* ASSIGNMENT: If a line below contains the string "only", copy it out.

Saved data entries:

=== Section Start ===

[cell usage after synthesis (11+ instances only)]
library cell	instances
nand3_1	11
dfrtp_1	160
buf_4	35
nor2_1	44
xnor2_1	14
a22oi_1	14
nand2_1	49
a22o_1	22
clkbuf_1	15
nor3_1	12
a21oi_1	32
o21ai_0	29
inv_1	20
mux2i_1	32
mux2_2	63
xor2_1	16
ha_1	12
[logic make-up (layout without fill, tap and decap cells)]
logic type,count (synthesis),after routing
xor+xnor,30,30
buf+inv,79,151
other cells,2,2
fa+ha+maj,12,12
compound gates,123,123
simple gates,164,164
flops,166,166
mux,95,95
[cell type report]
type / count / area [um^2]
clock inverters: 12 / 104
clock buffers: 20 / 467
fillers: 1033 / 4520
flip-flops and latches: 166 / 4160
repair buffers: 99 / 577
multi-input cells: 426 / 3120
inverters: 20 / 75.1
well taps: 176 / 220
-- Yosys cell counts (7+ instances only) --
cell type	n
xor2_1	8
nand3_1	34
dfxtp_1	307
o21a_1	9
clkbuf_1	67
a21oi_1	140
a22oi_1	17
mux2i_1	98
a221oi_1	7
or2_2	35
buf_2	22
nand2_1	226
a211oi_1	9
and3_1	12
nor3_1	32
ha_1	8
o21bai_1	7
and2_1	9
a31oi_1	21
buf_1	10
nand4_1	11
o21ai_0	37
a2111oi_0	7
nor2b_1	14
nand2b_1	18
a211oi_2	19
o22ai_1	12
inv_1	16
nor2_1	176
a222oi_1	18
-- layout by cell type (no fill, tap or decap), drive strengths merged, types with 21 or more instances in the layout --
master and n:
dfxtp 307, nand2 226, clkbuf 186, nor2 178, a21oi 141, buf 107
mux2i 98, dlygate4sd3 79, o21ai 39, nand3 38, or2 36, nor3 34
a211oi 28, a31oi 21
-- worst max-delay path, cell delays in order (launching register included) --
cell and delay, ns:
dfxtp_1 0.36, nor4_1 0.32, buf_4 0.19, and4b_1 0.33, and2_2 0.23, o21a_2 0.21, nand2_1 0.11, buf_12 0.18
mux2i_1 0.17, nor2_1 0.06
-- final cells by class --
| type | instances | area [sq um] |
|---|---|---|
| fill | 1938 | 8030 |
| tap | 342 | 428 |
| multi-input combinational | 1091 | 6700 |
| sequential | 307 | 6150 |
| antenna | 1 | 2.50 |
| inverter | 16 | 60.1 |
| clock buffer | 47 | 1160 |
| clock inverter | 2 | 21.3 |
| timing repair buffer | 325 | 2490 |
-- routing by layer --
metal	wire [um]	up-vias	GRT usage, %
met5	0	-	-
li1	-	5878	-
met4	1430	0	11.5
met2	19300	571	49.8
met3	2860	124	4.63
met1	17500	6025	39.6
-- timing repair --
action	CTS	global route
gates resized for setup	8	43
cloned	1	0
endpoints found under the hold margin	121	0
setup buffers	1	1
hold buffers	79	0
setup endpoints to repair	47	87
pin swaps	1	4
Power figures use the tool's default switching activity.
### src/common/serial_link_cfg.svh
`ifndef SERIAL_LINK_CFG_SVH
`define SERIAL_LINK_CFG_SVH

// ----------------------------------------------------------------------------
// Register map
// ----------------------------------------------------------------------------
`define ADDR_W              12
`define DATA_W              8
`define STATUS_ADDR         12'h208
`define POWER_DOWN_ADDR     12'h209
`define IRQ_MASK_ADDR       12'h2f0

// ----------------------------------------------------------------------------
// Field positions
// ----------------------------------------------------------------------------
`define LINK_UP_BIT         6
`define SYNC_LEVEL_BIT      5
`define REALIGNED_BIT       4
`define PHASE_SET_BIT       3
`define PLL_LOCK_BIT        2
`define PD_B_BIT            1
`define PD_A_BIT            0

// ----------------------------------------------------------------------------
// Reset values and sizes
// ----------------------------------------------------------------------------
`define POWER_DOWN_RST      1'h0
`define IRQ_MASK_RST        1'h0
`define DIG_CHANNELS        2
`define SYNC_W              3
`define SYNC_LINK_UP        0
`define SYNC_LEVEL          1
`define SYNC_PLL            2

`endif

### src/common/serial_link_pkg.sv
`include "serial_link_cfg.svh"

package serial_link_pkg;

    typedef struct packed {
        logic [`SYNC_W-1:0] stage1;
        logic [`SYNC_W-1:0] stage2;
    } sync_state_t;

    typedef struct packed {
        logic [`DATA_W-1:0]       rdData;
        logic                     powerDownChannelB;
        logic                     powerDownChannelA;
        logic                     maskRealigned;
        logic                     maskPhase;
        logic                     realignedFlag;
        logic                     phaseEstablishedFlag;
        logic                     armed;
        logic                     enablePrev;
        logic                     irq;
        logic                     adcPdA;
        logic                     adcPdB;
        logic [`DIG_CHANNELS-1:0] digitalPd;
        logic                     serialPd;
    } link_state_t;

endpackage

=== Section End ===

* RESULT OF THE EXERCISE:
[cell usage after synthesis (11+ instances only)]
-- Yosys cell counts (7+ instances only) --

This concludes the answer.